Serious crimes are an easy example to highlight and measure, not the only relevant one. You can just as well talk about property crime, low level disorder, or gang activity. Because migrant settlement is clumpy, those costs are often concentrated in particular places, not evenly distributed across the national denominator being used here. These are physical, place bound harms, and they remain locally concentrated in a way that many of the economic gains from migration increasingly are not.

The same issue shows up in the trade off framing. Many of the benefits accrue to specific industries, employers, and asset holders or investors, often different people than those bearing the costs. Yes, there are diffuse GDP and productivity gains, but as gains become less tightly tied to place while costs remain local, rising absolute local costs can look quite different from the perspective of those bearing them even if the aggregate welfare calculus looks positive.

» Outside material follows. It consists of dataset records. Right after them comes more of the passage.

==> src/rtl/vseg_pkg.sv <==
package vseg_pkg;
  localparam int unsigned AW         = 32;
  localparam int unsigned ASID_W     = 8;
  localparam int unsigned PAGE_SHIFT = 13;
  localparam int unsigned CTX_LO     = 4;
  localparam int unsigned CODE_W     = 5;

  typedef enum logic [1:0] {
    SEG_BAD    = 2'd0,
    SEG_DIRECT = 2'd1,
    SEG_TLB    = 2'd2
  } seg_kind_e;

  localparam logic [CODE_W-1:0] EXC_NONE   = 5'd0;
  localparam logic [CODE_W-1:0] EXC_MODIFY = 5'd1;
  localparam logic [CODE_W-1:0] EXC_TLB_LD = 5'd2;
  localparam logic [CODE_W-1:0] EXC_TLB_ST = 5'd3;
  localparam logic [CODE_W-1:0] EXC_ADR_LD = 5'd4;
  localparam logic [CODE_W-1:0] EXC_ADR_ST = 5'd5;
endpackage

==> src/rtl/vseg_decode.sv <==
module vseg_decode
  import vseg_pkg::*;
(
  input  logic [AW-1:0] addr,
  input  logic          user,
  input  logic          erl,
  output seg_kind_e     kind,
  output logic [AW-1:0] direct_pa
);
  localparam logic [AW-1:0] CACHED_BASE   = 32'h8000_0000;
  localparam logic [AW-1:0] UNCACHED_BASE = 32'hA000_0000;

  always_comb begin
    kind      = SEG_TLB;
    direct_pa = '0;
    if (user && addr[AW-1]) begin
      kind = SEG_BAD;
    end else if (!addr[AW-1]) begin
      if (erl) begin
        kind      = SEG_DIRECT;
        direct_pa = addr;
      end
    end else if (addr[AW-2:AW-3] == 2'b00) begin
      kind      = SEG_DIRECT;
      direct_pa = addr - CACHED_BASE;
    end else if (addr[AW-2:AW-3] == 2'b01) begin
      kind      = SEG_DIRECT;
      direct_pa = addr - UNCACHED_BASE;
    end
  end
endmodule

==> src/rtl/vseg_classify.sv <==
module vseg_classify
  import vseg_pkg::*;
(
  input  seg_kind_e         kind,
  input  logic [AW-1:0]     direct_pa,
  input  logic              store,
  input  logic              hit,
  input  logic              valid,
  input  logic              dirty,
  input  logic [AW-1:0]     tlb_pa,
  output logic              fault,
  output logic [CODE_W-1:0] code,
  output logic              refill,
  output logic [AW-1:0]     pa,
  output logic              writable
);
  always_comb begin
    fault    = 1'b0;
    code     = EXC_NONE;
    refill   = 1'b0;
    pa       = '0;
    writable = 1'b0;
    unique case (kind)
      SEG_BAD: begin
        fault = 1'b1;
        code  = store ? EXC_ADR_ST : EXC_ADR_LD;
      end
      SEG_DIRECT: begin
        pa       = direct_pa;
        writable = 1'b1;
      end
      default: begin
        if (!hit) begin
          fault  = 1'b1;
          refill = 1'b1;
          code   = store ? EXC_TLB_ST : EXC_TLB_LD;
        end else if (!valid) begin
          fault = 1'b1;
          code  = store ? EXC_TLB_ST : EXC_TLB_LD;
        end else if (store && !dirty) begin
          fault = 1'b1;
          code  = EXC_MODIFY;
        end else begin
          pa       = tlb_pa;
          writable = dirty;
        end
      end
    endcase
  end
endmodule

==> src/rtl/vseg_capture.sv <==
module vseg_capture
  import vseg_pkg::*;
(
  input  logic          fault,
  input  logic [AW-1:0] addr,
  input  logic [AW-1:0] ctx_in,
  input  logic [AW-1:0] ehi_in,
  output logic [AW-1:0] badv_out,
  output logic [AW-1:0] ctx_out,
  output logic [AW-1:0] ehi_out
);
  localparam int unsigned VPN_W  = AW - PAGE_SHIFT;
  localparam int unsigned CTX_HI = CTX_LO + VPN_W;
  localparam int unsigned GAP_W  = PAGE_SHIFT - ASID_W;

  logic [AW-1:0] ctx_new;
  logic [AW-1:0] ehi_new;

  generate
    if (CTX_HI < AW) begin : g_ctx_top
      assign ctx_new = {ctx_in[AW-1:CTX_HI], addr[AW-1:PAGE_SHIFT], ctx_in[CTX_LO-1:0]};
    end else begin : g_ctx_full
      assign ctx_new = {addr[AW-1:PAGE_SHIFT], ctx_in[CTX_LO-1:0]};
    end
  endgenerate

  assign ehi_new = {addr[AW-1:PAGE_SHIFT], {GAP_W{1'b0}}, ehi_in[ASID_W-1:0]};

  always_comb begin
    if (fault) begin
      badv_out = addr;
      ctx_out  = ctx_new;
      ehi_out  = ehi_new;
    end else begin
      badv_out = '0;
      ctx_out  = ctx_in;
      ehi_out  = ehi_in;
    end
  end
endmodule

==> src/rtl/vseg_fault_unit.sv <==
module vseg_fault_unit
  import vseg_pkg::*;
(
  input  logic              clk,
  input  logic              rst_n,
  input  logic              req_valid,
  output logic              req_ready,
  input  logic [AW-1:0]     req_addr,
  input  logic              req_store,
  input  logic              req_user,
  input  logic              req_erl,
  input  logic              tlb_hit,
  input  logic              tlb_valid,
  input  logic              tlb_dirty,
  input  logic [AW-1:0]     tlb_pa,
  input  logic [AW-1:0]     cur_context,
  input  logic [AW-1:0]     cur_entryhi,
  output logic              rsp_valid,
  input  logic              rsp_ready,
  output logic              rsp_fault,
  output logic [CODE_W-1:0] rsp_code,
  output logic              rsp_refill,
  output logic [AW-1:0]     rsp_pa,
  output logic              rsp_writable,
  output logic [AW-1:0]     rsp_badvaddr,
  output logic [AW-1:0]     rsp_context,
  output logic [AW-1:0]     rsp_entryhi
);
  seg_kind_e         kind;
  logic [AW-1:0]     direct_pa;
  logic              c_fault;
  logic [CODE_W-1:0] c_code;
  logic              c_refill;
  logic [AW-1:0]     c_pa;
  logic              c_wr;
  logic [AW-1:0]     c_badv;
  logic [AW-1:0]     c_ctx;
  logic [AW-1:0]     c_ehi;
  logic              take;

  vseg_decode u_dec (
    .addr      (req_addr),
    .user      (req_user),
    .erl       (req_erl),
    .kind      (kind),
    .direct_pa (direct_pa)
  );

  vseg_classify u_cls (
    .kind      (kind),
    .direct_pa (direct_pa),
    .store     (req_store),
    .hit       (tlb_hit),
    .valid     (tlb_valid),
    .dirty     (tlb_dirty),
    .tlb_pa    (tlb_pa),
    .fault     (c_fault),
    .code      (c_code),
    .refill    (c_refill),
    .pa        (c_pa),
    .writable  (c_wr)
  );

  vseg_capture u_cap (
    .fault    (c_fault),
    .addr     (req_addr),
    .ctx_in   (cur_context),
    .ehi_in   (cur_entryhi),
    .badv_out (c_badv),
    .ctx_out  (c_ctx),
    .ehi_out  (c_ehi)
  );

  assign req_ready = !rsp_valid || rsp_ready;
  assign take      = req_valid && req_ready;

  always_ff @(posedge clk) begin
    if (!rst_n) begin
      rsp_valid    <= 1'b0;
      rsp_fault    <= 1'b0;
      rsp_code     <= EXC_NONE;
      rsp_refill   <= 1'b0;
      rsp_pa       <= '0;
      rsp_writable <= 1'b0;
      rsp_badvaddr <= '0;
      rsp_context  <= '0;
      rsp_entryhi  <= '0;
    end else if (take) begin
      rsp_valid    <= 1'b1;
      rsp_fault    <= c_fault;
      rsp_code     <= c_code;
      rsp_refill   <= c_refill;
      rsp_pa       <= c_pa;
      rsp_writable <= c_wr;
      rsp_badvaddr <= c_badv;
      rsp_context  <= c_ctx;
      rsp_entryhi  <= c_ehi;
    end else if (rsp_ready) begin
      rsp_valid <= 1'b0;
    end
  end
endmodule

==> config.mk <==
export PLATFORM = sky130hd
export DESIGN_NAME = vseg_fault_unit
export DESIGN_NICKNAME = d
export VERILOG_FILES = /design/src/rtl/vseg_pkg.sv /design/src/rtl/vseg_decode.sv /design/src/rtl/vseg_classify.sv /design/src/rtl/vseg_capture.sv /design/src/rtl/vseg_fault_unit.sv
export SDC_FILE = /design/constraint.sdc
export NUM_CORES = 1
export LEC_CHECK = 0
export BUFFER_PORTS_ARGS = -buffer_cell sky130_fd_sc_hd__buf_2
export CAP_MARGIN = 10
export CORE_MARGIN = 3
export CORE_UTILIZATION = 45
export DETAILED_ROUTE_END_ITERATION = 10
export GPL_TIMING_DRIVEN = 0
export PLACE_DENSITY_LB_ADDON = 0.1
export RECOVER_POWER = 25
export SLEW_MARGIN = 20
export SYNTH_ARGS = -nofsm -noshare
export SYNTH_HDL_FRONTEND = slang
export SYNTH_SLANG_ARGS = --single-unit
==> constraint.sdc <==
create_clock -name clk -period 1.9 [get_ports clk]
set_clock_uncertainty 0.05 [all_clocks]
set_input_delay 0.095 -clock clk [delete_from_list [all_inputs] [get_ports clk]]
set_output_delay 0.095 -clock clk [all_outputs]
set_load 0.01 [all_outputs]
==> metrics.yaml <==
placed_design:
  dp_cells: 995
  preCtsSetupSlack_ns: -0.323
  place_hpwl_mm: 14.9
  port-buffer-count: 272
  gp_congestion: 0.877
cells_and_area:
  final_layout_size_suffix_gt1_share_pct: 25.6
  diodes: 0
  areaGrowthSynthToFinish_pct: 63.4
  stdcell_count: 1155
  nFillCells: 798
  nNetsFinal: 1143
drt:
  drt-wirelength-per-cell_um: 19.2
  ant_nets: 0
  totalWireLength_mm: 22.2
  drc: 0
  num_vias: 6449
  first_pass_iters: 8
  via_per_inst: 5.58
  drt_iter0_drc: 556
worst_setup_path:
  cp-start-kind: "flop"
  crit_start: "rsp_valid$_SDFFE_PN0P_"
  worstSetupPathType: "reg -> reg"
  critPathCapture: "rsp_writable$_SDFFE_PN0P_"
  reg2reg_from: "rsp_valid$_SDFFE_PN0P_"
  worstPathRequired_ns: 2.16
  cp.arrival_ns: 2.07
  reg2reg_slack_ns: 0.08
  worstPathMaxFanout: 10
  r2r_end: "rsp_writable$_SDFFE_PN0P_"
  end_kind: "flop"
  rr_worst_depth: 6
die:
  rows: 38
  die_area_sq_um: 13000
  ioPinCount: 276
  die_width_um: 114
  core_area_sq_um: 11100
  start_util_pct: 47.1
  die_h_um: 114
synth:
  synth_warnings: 0
  synth_seq_cells: 135
  syn_area_sq_um: 5240
  syn_avg_cell_area_sq_um: 8.99
  ys_seq_area_share_pct: 51.6
  synth_cell_type_count: 38
  syn_inst: 582
global_route:
  grt_max_degree: 17
  grt_pass1_wl_mm: 33.8
  grt_pass1_vias: 6526
  antenna_found_initial: 0
  grt_overflow: 0
  track_usage_pct: 33.5
clock_tree:
  htreeDepth: 4
  cts_root_buf: "clkbuf_16"
  clock-sinks: 135
  path_clk_slew_ns: 0.05
  worstSkewPairLatency_ns: 0.42
  clockBufferDepth: 2
  numCtsBuffers: 17
  cts_tree: "done"
sta:
  timing.hold.ws_ns: 0.0231
  finalSetupViolations: 0
  finalCritPeriodShare_pct: 95.5
  setup_ws_ns: 0.0847
  rsz0062_at_grt: "yes"
  post-route-min-period_ns: 1.82
  slew_violations: 0
  setup_tns_ns: 0
  tightest_slew_ns: 0.984
  final_hold_viol_count: 0
  fmax_mhz: 551
  slew_headroom_pct: 33.9
worst_hold_path:
  min_path_type: "in -> reg"
power:
  ir_drop_mv: 0.809
  power_density_nw_per_um2: 874
  leakage_nw: 3.74
run_status:
  status: "completed"
run:
  max_cap_violations: 0
flip-flops by register name, indices dropped and copies added, names as in the netlist:
signal and flops:
rsp_fault 1, rsp_entryhi 32, rsp_badvaddr 32, rsp_refill 1, rsp_pa 32, rsp_code 3, rsp_writable 1, rsp_valid 1
rsp_context 32
stage by stage:
| stage | utilization (%) | power (mW) | instance area [sq um] |
|---|---|---|---|
| finish | 76.9 | 7.48 | 8550 |
| global route | 76.9 | 7.72 | 8550 |
| CTS | 77.6 | 7.46 | 8630 |
| detailed placement | 60.9 | 4.27 | 6780 |
| global placement | 60.9 | 4.24 | 6780 |
| floorplan | - | 3.72 | 5240 |
how the worst min path moves through the flow:
stage	slack, ns	depth (start not counted)	startpoint	to
6_report	0.02	3	req_addr[31]	rsp_entryhi[31]$_SDFFE_PN0P_
5_1_grt	0.04	3	req_addr[30]	rsp_entryhi[30]$_SDFFE_PN0P_
4_1_cts	0.009	3	rsp_ready	rsp_valid$_SDFFE_PN0P_
3_5_place_dp	0.28	2	req_addr[4]	rsp_badvaddr[4]$_SDFFE_PN0P_
3_3_place_gp	0.28	2	req_addr[4]	rsp_badvaddr[4]$_SDFFE_PN0P_
2_1_floorplan	0.18	1	req_addr[0]	rsp_badvaddr[0]$_SDFFE_PN0P_
cell type report:
| class | instances | area (sq um) | area share (%) |
|---|---|---|---|
| tap | 140 | 175 | 2.05 |
| clock inverter | 4 | 45.0 | 0.527 |
| inverter | 4 | 15.0 | 0.176 |
| multi-input combinational | 383 | 2250 | 26.3 |
| buffer | 59 | 285 | 3.34 |
| timing repair buffer | 403 | 2590 | 30.3 |
| sequential | 135 | 2700 | 31.6 |
| clock buffer | 27 | 483 | 5.65 |
layout by cell type, fill, tap and decap left out, types with 2 or more instances in the layout:
cell type      netlist  routed
clkbuf_2             0       9
clkbuf_1            50     109
conb_1               1       2
dlygate4sd3_1        0     131
a21oi_1             38      38
a21boi_0            32      32
inv_1                4       4
buf_6                4       4
clkbuf_16            0      17
nor2_1              30      30
nand3_1              4       4
a31oi_1             20      20
ha_1                 2       2
a22o_1              32      32
buf_4                2       4
o21ai_0            108     108
a221oi_1            30      30
clkbuf_8             0       2
clkinv_2             0       3
nand2_1             58      57
buf_2                4     212
dfxtp_1            135     135
and2_1               2       2
o211ai_1             6       6
nor2b_1              2       2
metal layers:
metal  up-vias  part of all wire, %  GRT usage, %
met3        84                  9.5          9.60
li1       2964                    -             -
met5         -                    0             0
met4         0                  4.1          17.3
met1      3000                   38          38.7
met2       401                   48          56.6
where the power goes:
part | switching, mW | leakage [nW] | internal (mW) | total (mW)
sequential | 0.105 | 1.11 | 3.03 | 3.13
clock | 1.17 | 0.259 | 1.85 | 3.02
combinational | 0.720 | 2.37 | 0.599 | 1.32
Yosys cell counts (all sizes together):
library cell	n	share of area, %
mux2	1	0.22
a21boi	33	4.7
a21oi	38	3.6
or2	1	0.12
o211ai	6	0.86
nand2	58	4.2
dfxtp	135	52
o21ai	108	10
conb	1	0.072
nand3	4	0.38
nor2	30	2.2
xnor2	1	0.17
or3	1	0.12
nor3	1	0.096
nand4	1	0.12
or3b	2	0.38
a31oi	20	2.4
a22o	32	5.4
o211a	1	0.19
clkbuf	50	3.6
nand2b	1	0.12
nand3b	1	0.14
a2111oi	1	0.53
o21bai	1	0.14
inv	4	0.29
and4	1	0.17
a221oi	30	5.0
ha	2	0.48
buf	11	1.6
and2	3	0.41
nor2b	2	0.24
mux2i	1	0.19
what timing repair did:
action                                  CTS  global route
gates resized for setup                  11             7
hold buffers                            131             0
endpoints found under the hold margin   131             0
endpoints found under the setup margin   90            79
setup buffers                             0             0
critical path, cell delays in order (launching register included):
cell and delay (ns):
dfxtp_1 0.31, nand2b_1 0.15, and2_1 0.30, clkbuf_4 0.29, buf_2 0.26, nand3_1 0.16
o211a_1 0.18
logic make-up after synthesis:
kind of cell	count (synthesis)	share of synthesized area, %
AO/OA/AOI/OAI	270	33.2
multiplexers	2	0.406
AND/OR/NAND/NOR	106	8.60
XOR/XNOR	1	0.167
adder cells (fa/ha/maj)	2	0.478
other	1	0.0716
flip-flops	135	51.6
buffers and inverters	65	5.47
No activity file was read; power rests on OpenSTA's default activity.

I am broadly pro migration for a mix of reasons. But doesn't this move granting the point about absolute numbers and then reverting to national rates and aggregate benefits illustrate the kind of selective framing your post itself describes as highbrow misinformation?

Russ Mitchell's avatar

I think one of the difficulties here is that communities are no more homogenous than "immigration" is. Part of the debate on this in the UK is that the crimes are predominantly affecting working-class Brits who have little to no voice in the political system (unlike the U.S., the British middle class *openly disdains* its working class...culture can be weird).

So if you spread 100 rapes across 75 cities, but one small town has two rapes in a vulnerable population where the benefits of immigration appear to largely be accruing to others, that's a problem, and effectively you address it in your essay, but I think matthew's simply hitting another flavor of that point. I think we have to acknowledge the issue. To go the other way is to embrace the Frau Merkel problem, where Merkel effectively had no "skin in the game," being 100% socially and financially insulated from the negative effects of massive and sudden in-migration, while simultaneously enjoying the benefits.

Matthew Sukalac's avatar

I think an under discussed aspect is the introduction of novel types of crime. Regardless of frequency, Britain used to be a country that just didn’t have acid attacks or female genital mutilation, and people liked that. Now that they’re present, they look at Poland and Romania where those crimes don’t exist, and I think it’s fair to want immigration policies that produce those outcomes

Opus 6's avatar

Yes, I agree, when deciding what immigration policy to adopt, we need to balance the inevitable increase in crime with the potential benefits of immigration. What we don’t need to do is compare the crime rate of immigrants to the crime rate of the native population. People understand this clearly in relation to, say, housing. People understand that immigration puts pressure on housing. Now it’s quite possible that some immigrant groups might use less housing per capita than the native population (for example, if they live in large families). But I’ve never heard anyone claim that immigration reduces the pressure on housing because it increases the average number of people living in the average house!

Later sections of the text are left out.